## src/rtl/bus_copy_initiator.sv

```systemverilog
// Bus-master word copier: reads LEN words from SRC and writes them to DST over the
// native valid/ready memory bus, one read then one write per word, with a ready timeout.
module bus_copy_initiator #(
    parameter int unsigned LEN_W   = 16,
    parameter int unsigned TIMEOUT = 1024
) (
    input  logic             i_clk,
    input  logic             i_reset,
    input  logic             i_start,
    input  logic [31:0]      i_src,
    input  logic [31:0]      i_dst,
    input  logic [LEN_W-1:0] i_len,
    output logic             o_busy,
    output logic             o_done,
    output logic             o_error,
    output logic [LEN_W-1:0] o_words_done,
    output logic             o_mem_valid,
    input  logic             i_mem_ready,
    output logic [3:0]       o_mem_wstrb,
    output logic [31:0]      o_mem_addr,
    output logic [31:0]      o_mem_wdata,
    input  logic [31:0]      i_mem_rdata
);

    localparam int unsigned CNT_W = (TIMEOUT > 1) ? $clog2(TIMEOUT) : 1;

    typedef enum logic [2:0] {StIdle, StRd, StRgap, StWr, StWgap} state_t;

    state_t             r_state;
    state_t             w_state_d;
    logic [31:0]        r_src;
    logic [31:0]        r_dst;
    logic [31:0]        r_data;
    logic [LEN_W-1:0]   r_len;
    logic [LEN_W-1:0]   r_words;
    logic [CNT_W-1:0]   r_wait;
    logic               r_done;
    logic               r_error;

    logic               w_req;
    logic               w_hs;
    logic               w_tmo;
    logic               w_last;
    logic               w_unused_bits;

    assign w_unused_bits = ^{i_src[1:0], i_dst[1:0]};

    assign w_req  = (r_state == StRd) || (r_state == StWr);
    assign w_hs   = w_req && i_mem_ready;
    // A ready on the limit cycle is a handshake, so the timeout needs ready low.
    assign w_tmo  = w_req && !i_mem_ready && (TIMEOUT != 0) &&
                    (r_wait == CNT_W'(TIMEOUT - 1));
    assign w_last = (r_words + 1'b1) == r_len;

    always_ff @(posedge i_clk or posedge i_reset) begin
        if (i_reset) begin
            r_state <= StIdle;
        end else begin
            r_state <= w_state_d;
        end
    end

    always_comb begin
        w_state_d = r_state;
        case (r_state)
            StIdle: begin
                if (i_start && (i_len != '0)) w_state_d = StRd;
            end
            StRd: begin
                if (w_hs)       w_state_d = StRgap;
                else if (w_tmo) w_state_d = StIdle;
            end
            StRgap: w_state_d = StWr;
            StWr: begin
                if (w_hs)       w_state_d = w_last ? StIdle : StWgap;
                else if (w_tmo) w_state_d = StIdle;
            end
            StWgap: w_state_d = StRd;
            default: w_state_d = StIdle;
        endcase
    end

    always_ff @(posedge i_clk or posedge i_reset) begin
        if (i_reset) begin
            r_src   <= '0;
            r_dst   <= '0;
            r_data  <= '0;
            r_len   <= '0;
            r_words <= '0;
            r_wait  <= '0;
            r_done  <= 1'b0;
            r_error <= 1'b0;
        end else begin
            r_done <= 1'b0;
            if ((r_state == StIdle) && i_start) begin
                r_error <= 1'b0;
                r_words <= '0;
                r_src   <= {i_src[31:2], 2'b00};
                r_dst   <= {i_dst[31:2], 2'b00};
                r_len   <= i_len;
                r_done  <= (i_len == '0);
            end
            if (w_req && !w_hs) r_wait <= r_wait + 1'b1;
            else                r_wait <= '0;
            if ((r_state == StRd) && w_hs) r_data <= i_mem_rdata;
            if ((r_state == StWr) && w_hs) begin
                r_words <= r_words + 1'b1;
                r_src   <= r_src + 32'd4;
                r_dst   <= r_dst + 32'd4;
                if (w_last) r_done <= 1'b1;
            end
            if (w_tmo) begin
                r_error <= 1'b1;
                r_done  <= 1'b1;
            end
        end
    end

    assign o_busy       = (r_state != StIdle);
    assign o_done       = r_done;
    assign o_error      = r_error;
    assign o_words_done = r_words;
    assign o_mem_valid  = w_req;
    assign o_mem_wstrb  = (r_state == StWr) ? 4'hF : 4'h0;
    assign o_mem_addr   = (r_state == StWr) ? r_dst : r_src;
    assign o_mem_wdata  = r_data;

endmodule

```

## config.mk

```make
export PLATFORM = sky130hd
export DESIGN_NAME = bus_copy_initiator
export DESIGN_NICKNAME = d
export VERILOG_FILES = /design/src/rtl/bus_copy_initiator.sv
export SDC_FILE = /design/constraint.sdc
export NUM_CORES = 1
export LEC_CHECK = 0
export ABC_AREA = 1
export CORE_MARGIN = 2
export CORE_UTILIZATION = 25
export DETAILED_ROUTE_END_ITERATION = 6
export PLACE_DENSITY = 0.53
export SLEW_MARGIN = 20
export SYNTH_ARGS = -nofsm -noshare
export SYNTH_HDL_FRONTEND = slang
export SYNTH_SLANG_ARGS = --single-unit
```

## constraint.sdc

```tcl
create_clock -name i_clk -period 8.2 [get_ports i_clk]
set_input_delay 2.46 -clock i_clk [delete_from_list [all_inputs] [get_ports i_clk]]
set_output_delay 2.46 -clock i_clk [all_outputs]
set_load 0.01 [all_outputs]
```

==> reports/results.ini <==
[timing]
timing.final.ws_setup_ns=2.62
timing.fmax_ghz=0.179
finalHoldViolCount=0
setup_tns_ns=0
fin_skew_ns=0.0132
fin_crit_ns=5.58
slew_headroom_pct=35.8
drv_slew=0
finalSetupViolCount=0
rsz0062_at_grt=no
finalCritPeriodShare_pct=68.1
worstMarginPinSlew_ns=0.962

[critical_path]
r2r-end=r_dst[10]
cp.required_ns=5.74
rr_startpoint=r_state[2]
slowest_stage=nand2_2
critical_path.endpoint_type=output port
cp.arrival_ns=3.12
crit_type=flop to output port
worst-path-max-fanout=51
rrSetupSlack_ns=4.49
rr_worst_depth=10
path_cells=inv_2 -> nor2_4 -> nand2_2 -> inv_1 -> o21ai_0 -> clkdlybuf4s50_1
max_stage_delay_ns=0.62
start_kind=flop

[drt]
vias_per_cell=4.57
met3WireLength_mm=1.37
drt.antenna.violating_nets=0
top_layer_used=met5
drc=0
wl_mm=27.2
drtPass1Iterations=5
via_count=7801
wl_met1_mm=12.7
drt_iter0_drc=437
wl_per_cell_um=15.9
met2_length_mm=12.6

[place]
io_buffers=197
hpwlAfterDp_mm=19.8
place_congestion=0.867
place_ws_ns=2.62

[power]
leakage_nw=4.78
pwr_density_cell_mw_per_mm2=364
total_power_w=0.00406
vdd_ir_drop_max_uv=157

[synthesis]
yosysWarnings=0
yosysSeqAreaShare_pct=42.3
async_flop_share_pct=100
ys_ff_latch=139
syn_avg_cell_area_um2=7.68
synth.cell_area_mm2=0.00822
ys.flop_type=dfrtp_1
synthCells=1070
synth_edf_count=0
synthDistinctLibCells=46

[grt]
grt_usage_pct=15.9
overflow=0
grt_max_degree=78
grt_pass1_wl_mm=41.9
antenna_found_initial=2
first_global_vias=7572

[floorplanning]
pin_count=204
row_count=66
core_region_area_mm2=0.0325
start_util_pct=25.3
die_width_um=185
fp.dieH_um=185
dieArea_mm2=0.0343

[finish]
final_common_cell=nand2_1
final_cell_mix=nand2_1 (302), clkdlybuf4s50_1 (197), dfrtp_1 (139), inv_1 (102), nor2_1 (88)
final_layout_size_suffix_gt1_share_pct=8.07
num-nets-final=1371
area_growth_pct=35.8

[clock_network]
cts_setup_buffers=0
cts.sinks=139
clockBufferDepth=2
cts_resized=0
clk_latency_ns=0.43
htreeDepth=4
cts_buffers=17
cts_hold_buf=0
path_clk_slew_ns=0.06
cts_tree=yes
root_buffer=clkbuf_16

[job]
cap_violations=0

[run_status]
status=finished, final reports clean

[worst_hold_path]
hp-start=o_error
hp-class=flop to flop
min_delay_path_depth=2
hold_end=o_error

metal layers:
| metal | GRT usage, % | vias up |
|---|---|---|
| met2 | 25.8 | 191 |
| met1 | 21.2 | 3660 |
| met5 | 0 | - |
| li1 | - | 3921 |
| met3 | 3.40 | 27 |
| met4 | 4.79 | 2 |
through the flow:
step           hold WS, ns  area, um2  util, %  cells
2_1_floorplan        0.462       8220        -   1071
3_3_place_gp         0.476      10600     32.6   1673
3_5_place_dp         0.478      10600     32.6   1673
4_1_cts              0.496      11100     34.3   1705
5_1_grt              0.515      11200     34.4   1706
6_report             0.489      11200     34.4   1707
logic make-up after synthesis:
logic type | after synthesis | share of synthesized area [%]
AND/OR/NAND/NOR | 548 | 29.1
AO/OA/AOI/OAI | 178 | 12.7
buffers and inverters | 152 | 7.86
flip-flops | 139 | 42.3
multiplexers | 32 | 5.71
XOR/XNOR | 16 | 1.71
adder cells (fa/ha/maj) | 4 | 0.609
other | 1 | 0.0456
how the worst max path moves through the flow:
stage               slack [ns]  cells after the start        start             end
finish                    2.62                      6   r_state[0]  o_mem_addr[24]
global route              2.38                      6   r_state[0]   o_mem_addr[9]
CTS                       2.56                      6   r_state[0]  o_mem_addr[24]
detailed placement        2.62                     10  i_mem_ready       r_dst[10]
global placement          2.65                     10  i_mem_ready       r_dst[10]
floorplan                 2.02                      1      i_reset          o_done
state kept, by name, indices dropped and copies added (netlist names):
signal / flops
o_done: 1
o_error: 1
o_mem_wdata: 32
o_words_done: 16
r_dst: 30
r_len: 16
r_src: 30
r_state: 3
r_wait: 10
final cells by class:
| cell class | instances | area, um2 |
|---|---|---|
| fill | 3444 | 21300 |
| multi-input combinational | 780 | 4100 |
| sequential | 139 | 3480 |
| timing repair buffer | 204 | 2040 |
| tap | 442 | 553 |
| clock buffer | 18 | 439 |
| inverter | 109 | 414 |
| clock inverter | 14 | 131 |
| antenna | 1 | 2.50 |
worst max-delay path, delay by kind of cell (launching register included):
family | cells | cell delay (ns)
buf+inv | 3 | 1.18
simple gates | 2 | 0.66
compound gates | 1 | 0.47
flops | 1 | 0.39
power by group:
group          leakage [nW]  internal [W]  switching, W  total, W
Sequential             1.72      0.000997      0.000320   0.00132
Combinational          2.78      0.000927       0.00106   0.00198
Clock                 0.276      0.000408      0.000349  0.000757
Total                  4.78       0.00233       0.00173   0.00406
cell usage after synthesis (5+ instances only):
master / n / area [um2]
nor4_1: 8 / 50.1
xor2_1: 11 / 96.3
o221ai_1: 5 / 43.8
nor2_2: 9 / 56.3
nand2_1: 302 / 1130
xnor2_1: 5 / 43.8
nor2_1: 88 / 330
a21oi_1: 30 / 150
inv_2: 5 / 18.8
dfrtp_1: 139 / 3480
a31oi_1: 5 / 31.3
o211ai_1: 21 / 158
mux2_4: 29 / 435
o21ai_0: 80 / 400
inv_1: 103 / 387
buf_4: 8 / 60.1
nor2_4: 7 / 78.8
buf_2: 12 / 60.1
nor3_1: 18 / 90.1
nand4_1: 20 / 125
o22ai_1: 18 / 113
clkbuf_1: 19 / 71.3
nand3_1: 82 / 410
(Power assumes the default switching activity.)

-=-=-=-=-

▸ **Task goal**
Look through the records and count each line that holds "StRgap". Write only the total.

▸ **The answer**
3